> [ACTIVITY]: Using the data below, copy out all lines with the word "length".

Start of MATERIAL PROVIDED

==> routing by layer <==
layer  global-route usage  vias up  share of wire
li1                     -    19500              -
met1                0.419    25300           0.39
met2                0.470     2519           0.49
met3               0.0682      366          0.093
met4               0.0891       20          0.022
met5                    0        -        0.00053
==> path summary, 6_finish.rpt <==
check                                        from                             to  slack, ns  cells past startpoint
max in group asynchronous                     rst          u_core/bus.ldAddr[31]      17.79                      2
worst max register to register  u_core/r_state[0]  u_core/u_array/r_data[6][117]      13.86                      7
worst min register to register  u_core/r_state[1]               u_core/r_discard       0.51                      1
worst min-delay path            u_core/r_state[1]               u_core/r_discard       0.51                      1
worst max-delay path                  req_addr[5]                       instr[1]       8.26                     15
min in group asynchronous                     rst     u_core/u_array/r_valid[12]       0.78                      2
## config.mk

```make
export PLATFORM = sky130hd
export DESIGN_NAME = rotate_sequencer
export DESIGN_NICKNAME = d
export VERILOG_FILES = /design/src/rtl/rotate_sequencer.sv
export SDC_FILE = /design/constraint.sdc
export NUM_CORES = 1
export LEC_CHECK = 0
export ABC_AREA = 1
export BUFFER_PORTS_ARGS = -buffer_cell sky130_fd_sc_hd__buf_2
export CAP_MARGIN = 5
export CORE_AREA = 3 3 160 162
export CTS_BUF_LIST = sky130_fd_sc_hd__clkbuf_4 sky130_fd_sc_hd__clkbuf_8
export DETAILED_ROUTE_END_ITERATION = 8
export DIE_AREA = 0 0 163 165
export PLACE_DENSITY = 0.79
export SLEW_MARGIN = 30
export SYNTH_ARGS = -nofsm -noshare
export SYNTH_HDL_FRONTEND = slang
export SYNTH_SLANG_ARGS = --single-unit
```

## constraint.sdc

```tcl
create_clock -name clk_in -period 1.7 [get_ports clk_in]
set_clock_uncertainty 0.15 [all_clocks]
set_input_delay 0.34 -clock clk_in [delete_from_list [all_inputs] [get_ports clk_in]]
set_output_delay 0.34 -clock clk_in [all_outputs]
set_load 0.005 [all_outputs]
```

## src/rtl/rotate_sequencer.sv

```systemverilog
// ==== rotate_sequencer : angle tracking, LUT fetch and valid/ready sequencing for the triangle rotator ====
// ==== Revision 1.0 ====
`default_nettype none

module rotate_sequencer #(
    parameter int ANGLE_W     = 8,
    parameter int LUT_LATENCY = 2,
    parameter int CNT_W       = 16
) (
    input  logic               clk_in,
    input  logic               rst_in_n,
    input  logic               frame_start_in,
    input  logic [ANGLE_W-1:0] angle_step_in,
    input  logic               tri_valid_in,
    output logic               tri_ready_out,
    input  logic [71:0]        tri_in,
    output logic [ANGLE_W-1:0] lut_addr_out,
    input  logic [15:0]        lut_sin_in,
    input  logic [15:0]        lut_cos_in,
    output logic [71:0]        mul_tri_out,
    output logic [15:0]        mul_sin_out,
    output logic [15:0]        mul_cos_out,
    input  logic [80:0]        mul_res_in,
    output logic               tri_valid_out,
    input  logic               tri_ready_in,
    output logic [80:0]        tri_out,
    output logic [CNT_W-1:0]   tri_count_out,
    output logic               busy_out
);

    typedef enum logic [1:0] {
        S_LOAD   = 2'd0,
        S_ACCEPT = 2'd1,
        S_CALC   = 2'd2,
        S_OUT    = 2'd3
    } state_t;

    localparam logic [3:0] C_LOAD_LAST = 4'(LUT_LATENCY - 1);

    state_t             state_q;
    logic [ANGLE_W-1:0] angle_q;
    logic [ANGLE_W-1:0] angle_d;
    logic [ANGLE_W-1:0] load_angle_q;
    logic               pending_q;
    logic               load_pending_d;
    logic [3:0]         cnt_q;
    logic [71:0]        mul_tri_q;
    logic [15:0]        mul_sin_q;
    logic [15:0]        mul_cos_q;
    logic               tri_valid_q;
    logic [80:0]        tri_q;
    logic [CNT_W-1:0]   count_q;

    always_comb begin
        angle_d = angle_q;
        if (frame_start_in) begin
            angle_d = angle_q + angle_step_in;
        end
    end

    // The first load cycle consumes any earlier request, so only newer frames force a reload.
    always_comb begin
        load_pending_d = frame_start_in;
        if (cnt_q != 4'd0) begin
            load_pending_d = pending_q | frame_start_in;
        end
    end

    always_ff @(posedge clk_in or negedge rst_in_n) begin
        if (!rst_in_n) begin
            state_q      <= S_LOAD;
            angle_q      <= '0;
            load_angle_q <= '0;
            pending_q    <= 1'b1;
            cnt_q        <= 4'd0;
            mul_tri_q    <= '0;
            mul_sin_q    <= '0;
            mul_cos_q    <= '0;
            tri_valid_q  <= 1'b0;
            tri_q        <= '0;
            count_q      <= '0;
        end else begin
            angle_q <= angle_d;
            if (frame_start_in) begin
                pending_q <= 1'b1;
            end

            case (state_q)
                S_LOAD: begin
                    if (cnt_q == 4'd0) begin
                        pending_q <= frame_start_in;
                    end
                    if (cnt_q == C_LOAD_LAST) begin
                        mul_sin_q <= lut_sin_in;
                        mul_cos_q <= lut_cos_in;
                        cnt_q     <= 4'd0;
                        if (load_pending_d) begin
                            load_angle_q <= angle_d;
                        end else begin
                            state_q <= S_ACCEPT;
                        end
                    end else begin
                        cnt_q <= cnt_q + 4'd1;
                    end
                end
                S_ACCEPT: begin
                    if (pending_q) begin
                        load_angle_q <= angle_d;
                        state_q      <= S_LOAD;
                    end else if (tri_valid_in) begin
                        mul_tri_q <= tri_in;
                        state_q   <= S_CALC;
                    end
                end
                S_CALC: begin
                    tri_q       <= mul_res_in;
                    tri_valid_q <= 1'b1;
                    state_q     <= S_OUT;
                end
                S_OUT: begin
                    if (tri_ready_in) begin
                        tri_valid_q <= 1'b0;
                        if (count_q != '1) begin
                            count_q <= count_q + CNT_W'(1);
                        end
                        if (pending_q || frame_start_in) begin
                            load_angle_q <= angle_d;
                            state_q      <= S_LOAD;
                        end else begin
                            state_q <= S_ACCEPT;
                        end
                    end
                end
                default: state_q <= S_LOAD;
            endcase

            // A new frame clears the count even when an emit lands in the same cycle.
            if (frame_start_in) begin
                count_q <= '0;
            end
        end
    end

    assign tri_ready_out = (state_q == S_ACCEPT) && !pending_q;
    assign busy_out      = (state_q != S_ACCEPT);
    assign lut_addr_out  = load_angle_q;
    assign mul_tri_out   = mul_tri_q;
    assign mul_sin_out   = mul_sin_q;
    assign mul_cos_out   = mul_cos_q;
    assign tri_valid_out = tri_valid_q;
    assign tri_out       = tri_q;
    assign tri_count_out = count_q;

endmodule

`default_nettype wire

```

==> results of run 1 <==
power by group through the flow:
stage / Clock [mW] / Combinational (mW) / Sequential, mW
final: 5.27 / 11.3 / 9.58
after global routing: 5.63 / 12.0 / 9.83
after CTS: 5.36 / 10.1 / 9.35
after detailed placement: 0 / 9.54 / 9.36
after global placement: 0 / 9.22 / 9.28
after floorplan: 0 / 5.15 / 9.45
### config.mk
export PLATFORM = sky130hd
export DESIGN_NAME = counter_cmd_seq_flat
export DESIGN_NICKNAME = d
export VERILOG_FILES = /design/src/rtl/counter_cmd_seq_if.sv /design/src/rtl/counter_cmd_seq.sv /design/src/flat_wrapper.sv
export SDC_FILE = /design/constraint.sdc
export NUM_CORES = 1
export LEC_CHECK = 0
export ABC_CLOCK_PERIOD_IN_PS = 3900
export CORE_MARGIN = 2
export CORE_UTILIZATION = 44
export CTS_CLUSTER_SIZE = 24
export DETAILED_ROUTE_END_ITERATION = 8
export SYNTH_ARGS = -nofsm -noshare
export SYNTH_HDL_FRONTEND = slang
export SYNTH_SLANG_ARGS = --single-unit
### constraint.sdc
create_clock -name clk -period 3.9 [get_ports clk]
set_input_delay 0.78 -clock clk [delete_from_list [all_inputs] [get_ports clk]]
set_output_delay 0.78 -clock clk [all_outputs]
set_load 0.1 [all_outputs]
### src/rtl/counter_cmd_seq_if.sv
// Command handshake bus feeding counter_cmd_seq: valid/ready plus opcode and argument.
// The master drives the command fields; the sequencer (slave) returns cmd_ready.
interface counter_cmd_seq_if #(
    parameter int WIDTH = 4
);
    logic             cmd_valid;
    logic             cmd_ready;
    logic [1:0]       cmd_op;
    logic [WIDTH-1:0] cmd_arg;

    modport master (
        output cmd_valid,
        output cmd_op,
        output cmd_arg,
        input  cmd_ready
    );

    modport slave (
        input  cmd_valid,
        input  cmd_op,
        input  cmd_arg,
        output cmd_ready
    );
endinterface

### src/rtl/counter_cmd_seq.sv
// Command sequencer: FIFO-buffered LOAD/UP/DOWN/WAIT commands replayed as registered counter controls.
// Optional feature macro CMD_SEQ_FLUSH_EN adds flush_i (empty FIFO, abort command, force IDLE).
module counter_cmd_seq #(
    parameter int WIDTH = 4,
    parameter int DEPTH = 4
) (
    input  logic                 clk,
    input  logic                 rst_n,
    counter_cmd_seq_if.slave     cmd,
`ifdef CMD_SEQ_FLUSH_EN
    input  logic                 flush_i,
`endif
    output logic                 en_o,
    output logic                 dn_o,
    output logic                 load_o,
    output logic [WIDTH-1:0]     data_o,
    output logic                 busy_o,
    output logic                 done_o
);

    localparam int AW = $clog2(DEPTH);
    localparam logic [1:0] OP_LOAD = 2'b00;
    localparam logic [1:0] OP_UP   = 2'b01;
    localparam logic [1:0] OP_DOWN = 2'b10;

    typedef enum logic {IDLE, EXEC} state_t;

    logic [1:0]       op_mem_q  [DEPTH];
    logic [WIDTH-1:0] arg_mem_q [DEPTH];
    logic [AW:0]      wr_ptr_q, wr_ptr_d, rd_ptr_q, rd_ptr_d;
    state_t           state_q, state_d;
    logic [WIDTH-1:0] rem_q, rem_d;
    logic             en_q, en_d, dn_q, dn_d, load_q, load_d, done_q, done_d, busy_q, busy_d;
    logic [WIDTH-1:0] data_q, data_d;

    logic             full, empty, push, pop, flush, last, zero_len;
    logic [1:0]       head_op;
    logic [WIDTH-1:0] head_arg;

`ifdef CMD_SEQ_FLUSH_EN
    assign flush = flush_i;
`else
    assign flush = 1'b0;
`endif

    // Pointers carry one extra wrap bit so full and empty are distinguishable.
    assign full     = (wr_ptr_q[AW] != rd_ptr_q[AW]) && (wr_ptr_q[AW-1:0] == rd_ptr_q[AW-1:0]);
    assign empty    = (wr_ptr_q == rd_ptr_q);
    assign push     = cmd.cmd_valid && !full && !flush;
    assign head_op  = op_mem_q[rd_ptr_q[AW-1:0]];
    assign head_arg = arg_mem_q[rd_ptr_q[AW-1:0]];
    assign zero_len = (head_op != OP_LOAD) && (head_arg == '0);
    assign last     = (state_q == IDLE) || (rem_q == WIDTH'(1));

    assign cmd.cmd_ready = !full;

    always_comb begin
        state_d = state_q;
        rem_d   = rem_q;
        en_d    = en_q;
        dn_d    = dn_q;
        load_d  = 1'b0;
        data_d  = data_q;
        done_d  = 1'b0;
        pop     = 1'b0;
        if (flush) begin
            state_d = IDLE;
            rem_d   = '0;
            en_d    = 1'b0;
            dn_d    = 1'b0;
        end else if (last) begin
            if (!empty) begin
                pop     = 1'b1;
                state_d = EXEC;
                rem_d   = (head_op == OP_LOAD || zero_len) ? WIDTH'(1) : head_arg;
                en_d    = (head_op == OP_UP || head_op == OP_DOWN) && !zero_len;
                dn_d    = (head_op == OP_DOWN) && !zero_len;
                load_d  = (head_op == OP_LOAD);
                if (head_op == OP_LOAD) data_d = head_arg;
                done_d  = (rem_d == WIDTH'(1));
            end else begin
                state_d = IDLE;
                rem_d   = '0;
                en_d    = 1'b0;
                dn_d    = 1'b0;
            end
        end else begin
            rem_d  = rem_q - WIDTH'(1);
            done_d = (rem_q == WIDTH'(2));
        end
        wr_ptr_d = wr_ptr_q + (AW+1)'(push);
        rd_ptr_d = flush ? wr_ptr_q : rd_ptr_q + (AW+1)'(pop);
        busy_d   = (state_d == EXEC) || (wr_ptr_d != rd_ptr_d);
    end

    always_ff @(posedge clk) begin
        if (push) begin
            op_mem_q[wr_ptr_q[AW-1:0]]  <= cmd.cmd_op;
            arg_mem_q[wr_ptr_q[AW-1:0]] <= cmd.cmd_arg;
        end
    end

    always_ff @(posedge clk or negedge rst_n) begin
        if (!rst_n) begin
            state_q  <= IDLE;
            rem_q    <= '0;
            wr_ptr_q <= '0;
            rd_ptr_q <= '0;
            en_q     <= 1'b0;
            dn_q     <= 1'b0;
            load_q   <= 1'b0;
            data_q   <= '0;
            done_q   <= 1'b0;
            busy_q   <= 1'b0;
        end else begin
            state_q  <= state_d;
            rem_q    <= rem_d;
            wr_ptr_q <= wr_ptr_d;
            rd_ptr_q <= rd_ptr_d;
            en_q     <= en_d;
            dn_q     <= dn_d;
            load_q   <= load_d;
            data_q   <= data_d;
            done_q   <= done_d;
            busy_q   <= busy_d;
        end
    end

    assign en_o   = en_q;
    assign dn_o   = dn_q;
    assign load_o = load_q;
    assign data_o = data_q;
    assign done_o = done_q;
    assign busy_o = busy_q;

endmodule

### src/flat_wrapper.sv
// flat-port wrapper written by rule: the top's interface ports become plain ports
module counter_cmd_seq_flat 
#(
    parameter int WIDTH = 4,
    parameter int DEPTH = 4
)
  (clk, rst_n, en_o, dn_o, load_o, data_o, busy_o, done_o, cmd_cmd_valid, cmd_cmd_op, cmd_cmd_arg, cmd_cmd_ready);
  counter_cmd_seq_if #(.WIDTH(WIDTH)) cmd_i ();
  input  logic clk;
  input  logic rst_n;
  output logic en_o;
  output logic dn_o;
  output logic load_o;
  output logic [WIDTH-1:0] data_o;
  output logic busy_o;
  output logic done_o;
  input wire logic [$bits(cmd_i.cmd_valid)-1:0] cmd_cmd_valid;
  input wire logic [$bits(cmd_i.cmd_op)-1:0] cmd_cmd_op;
  input wire logic [$bits(cmd_i.cmd_arg)-1:0] cmd_cmd_arg;
  output wire logic [$bits(cmd_i.cmd_ready)-1:0] cmd_cmd_ready;
  assign cmd_i.cmd_valid = cmd_cmd_valid;
  assign cmd_i.cmd_op = cmd_cmd_op;
  assign cmd_i.cmd_arg = cmd_cmd_arg;
  assign cmd_cmd_ready = cmd_i.cmd_ready;
  counter_cmd_seq #(.WIDTH(WIDTH), .DEPTH(DEPTH)) u_core (.clk(clk), .rst_n(rst_n), .cmd(cmd_i), .en_o(en_o), .dn_o(dn_o), .load_o(load_o), .data_o(data_o), .busy_o(busy_o), .done_o(done_o));
endmodule
==> results.md, run 1 <==
- Status: completed
- Net count, final: 158
- Via-to-Cell Ratio: 5.22
- Overflow left after global routing: 0
- Critical path buffer and inverter count: 1
- Final Worst Setup Slack: 1.32 ns
- H-tree levels: 2
- Crit Path Category: reg -> out
- Number of CTS-inserted buffers: 5
- Die area: 4750 sq um
- Number of global-route vias before repair: between 1k and 1.5k
- Total of flip-flops plus latches after synthesis: 44
- Fin crit period: 2.58 ns
- N_diodes: 0
- Number of remaining DRC errors: 0
- Type of element launching the critical path: register
- Cell family with most CP delay: buffers and inverters
- CP cell instances: clkdlybuf4s50_1
- Most common cell after layout, fill and taps aside: sky130_fd_sc_hd__edfxtp_1
- Number of filler cells placed in the layout: approximately 330
- Insertion delay of the later-clocked pin in the worst-skew pair: 0.29 ns
- Standard-cell row count: 23
- Number of DRC violations after detailed-routing iteration 0: 86
- Delay of the slowest cell on the worst path: between 1 and 1.5 ns
- Ports placed on the boundary: 19
- Count of synthesis-stage warnings from yosys: 0
- Endpoints failing hold: 0
- Post-route antenna net violation count: 0
- Endpoints failing setup: 0
- Buffers on Ports: 18
- Final clock skew: about 0.004 ns
- Initial Util: between 40% and 50%
- Critical path peak fanout: 2
- Share of final-layout standard cells stronger than drive strength 1: between 15 and 20%
- Horiz. Die Dim: between 60 and 70 um
- Clock net sink count: 44
- Data required time at the worst endpoint: 3.12 ns
- Worst-path clk slew: 0.08 ns
- Number of standard cells after synthesis: 115
- Cell Area, Synth: 1860 sq um
- Maximum clock insertion buffer count: 2
- Area grow syn2layout: 21.6%
- Transition time of the tightest slew-check pin: 0.968 ns
- Part of the Yosys area used for sequential elements: roughly 66%
- Die Y: a little under 70 um
- Most frequent cells in the layout: sky130_fd_sc_hd__edfxtp_1, sky130_fd_sc_hd__dfrtp_1, sky130_fd_sc_hd__clkdlybuf4s50_1
- Slowest library cell on the worst path: sky130_fd_sc_hd__clkdlybuf4s50_1
- Kind of end point of the critical path: output pin
- Routed vias: ~1000
- Final weighted congestion in routability-driven placement: 0.733
- Post-synth net total: between 100 and 150
- MaxCap Viol Count: 0
- Fraction of the cycle the final worst path needs: 66.1%
- Max-Slew Margin vs Limit: between 30% and 40%
- Clock tree from TritonCTS: done
- Total iterations of the first detailed-routing run: 4
- Overall routing resource usage: ~15%
- Floorplan core area: 4030 sq um
- Post-synthesis cell type count: 27
- DR WL/cell: 15.6 um
- Number of gates resized after cts: 0
- Worst hold-check path type: reg -> reg
- Unrepaired setup endpoints after global routing: false
- Maximum number of pins on one net before global-route repair: 21
- Setup fix buffers added after clock tree synthesis: 0
- Critical Path AT: 1.80 ns
- Final count of pins violating max slew: 0
- Number of antenna violations at the first check in global routing: 0
- Post-Synthesis Mean Instance Area: roughly 16 sq um
- Total wire length after detailed routing: roughly 3000 um
- Number of hold buffers added after CTS: 0
- Final total negative setup slack: 0 ns
- Clock root cell: sky130_fd_sc_hd__clkbuf_8
- Max Freq: approximately 390 MHz
- Wire length of the first global-routing pass: 4950 um
- Pre-CTS worst setup slack: 1.19 ns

End of MATERIAL PROVIDED

> [ANSWER TO THIS EXERCISE]:
- Total wire length after detailed routing: roughly 3000 um
- Wire length of the first global-routing pass: 4950 um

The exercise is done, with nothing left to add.